Avalanche vs The new IOTA consensus algorithm, with a touch of Spacemesh

Intro

IOTA Foundation recently announced a project called Coordicide, and an accompanying paper. The goal of the project is to remove the so-called IOTA Coordinator, a centralized service that finalizes transactions on IOTA.

The paper outlines multiple changes that are being considered in order to make it possible for the protocol to remove the coordinator and thus make IOTA completely decentralized.

One of the most interesting changes proposed is the new consensus algorithm for choosing between multiple conflicting transactions. The consensus algorithm is described in a separate paper that Dr. Serguei Popov, one of the core researchers at IOTA, published shortly before the Coordicide project was announced.

The new consensus design attracted a lot of interest because of the similarities people drew between it and Avalanche, a paper that was publicly endorsed by Emin Gun Sirer (who is also one of Avalanche’s likely co-authors) a few years ago.

DAGs of Transactions

Indeed, IOTA and Avalanche are both built around a directed acyclic graph (DAG) of transactions, with edges of the DAG representing approvals.

In both IOTA and Avalanche the DAG is used to reduce the amount of communication needed in order to finalize the transactions. If a certain transaction is final from the perspective of some node, then all the transactions approved by that transaction are also final (such transactions are called Ancestry in Avalanche and Past Cone in IOTA). If a particular transaction is rejected (which can only happen if the transaction spends the same UTXO as some other approved transaction) then all the transactions that approve the rejected transaction are also rejected (such transactions are called Progeny in Avalanche and Future Cone in IOTA).

Consensus

At the core of such a DAG-based protocol is the consensus algorithm that chooses one transaction amongst several conflicting transactions, i.e. transactions that spend the same UTXO. Such consensus doesn’t have to converge if multiple conflicting transactions appear at approximately the same time, and have an approximately equal number of participants initially preferring each one, since conflicting transactions can only come from malicious actors, and the protocol doesn’t need to guarantee finality for such actors. But if a particular transaction came first, and a sufficiently large percentage of participants preferred it for sufficiently long, a conflicting transaction that comes later shall never become the preferred transaction. The motivation behind this is that more transactions now exist in the Progeny / Future Cone of the transaction that arrived first, and if it gets rejected, all the new transactions from the honest nodes will get rejected too.
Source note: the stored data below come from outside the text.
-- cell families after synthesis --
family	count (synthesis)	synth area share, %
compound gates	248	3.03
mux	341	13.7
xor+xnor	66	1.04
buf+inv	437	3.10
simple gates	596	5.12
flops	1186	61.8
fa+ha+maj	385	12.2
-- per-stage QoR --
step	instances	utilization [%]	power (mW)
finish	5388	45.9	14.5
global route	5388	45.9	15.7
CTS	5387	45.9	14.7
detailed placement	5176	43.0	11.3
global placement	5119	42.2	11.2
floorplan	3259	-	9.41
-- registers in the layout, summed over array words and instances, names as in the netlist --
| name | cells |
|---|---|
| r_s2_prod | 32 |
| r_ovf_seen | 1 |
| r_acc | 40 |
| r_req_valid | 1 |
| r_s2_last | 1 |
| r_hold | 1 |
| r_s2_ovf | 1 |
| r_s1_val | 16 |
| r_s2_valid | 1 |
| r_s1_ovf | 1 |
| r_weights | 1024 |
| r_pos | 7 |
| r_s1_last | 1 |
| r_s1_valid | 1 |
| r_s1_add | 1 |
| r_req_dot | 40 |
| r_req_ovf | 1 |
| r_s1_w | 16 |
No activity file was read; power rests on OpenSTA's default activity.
The consensus protocol that chooses between multiple conflicting transactions presented in the Avalanche paper is called Snowball. The consensus protocol for IOTA is presented in the aforementioned paper.

Since the consensus algorithms pursue similar goals, they also are quite similar underneath. At the core of both consensus algorithms is a node doing the following procedure iteratively until it becomes sufficiently certain that consensus has been reached:

Choose a small sample of other nodes (on the order of 10) and query the outcome they currently prefer;
Update the node’s current belief based on the resulting votes.

The “update the current belief” part is the core of such consensus algorithms. Since the consensus protocols need to work in the presence of adversaries that will behave in such a way as to prevent the network from reaching consensus, naive approaches (such as just preferring the outcome that was preferred by the majority of sampled nodes, or changing preference if a large percentage of sampled nodes (say 80%) believe in the opposite outcome) do not work.

Consensus properties

Before we proceed, let’s define what “do not work” means. There are three ways in which these consensus algorithms can break:

Agreement failure — when two nodes both decide that some outcome was agreed upon, but those outcomes differ;
Termination failure — when no consensus is reached after an arbitrarily long period of time;
Integrity failure — when consensus is reached on some outcome, but that outcome was not proposed by anyone. An example of integrity failure is reaching consensus on value 0, when all the participants initially proposed the value of 1.

In the context of Snowball and the new IOTA consensus protocol, Agreement failure is absolutely not acceptable, and Integrity failure is also not acceptable, but in a slightly adjusted way. It is not only necessary that consensus is reached on the outcome that was proposed by someone, but also that if a majority of nodes were proposing some outcome, no other outcome shall be agreed upon, even if some nodes in the minority were proposing it.

The termination would also be desirable, but both protocols deemphasize it for the cases with more than one proposed outcome, arguing that more than one proposed outcome means multiple transactions spending the same UTXO, which can only come from malicious actors.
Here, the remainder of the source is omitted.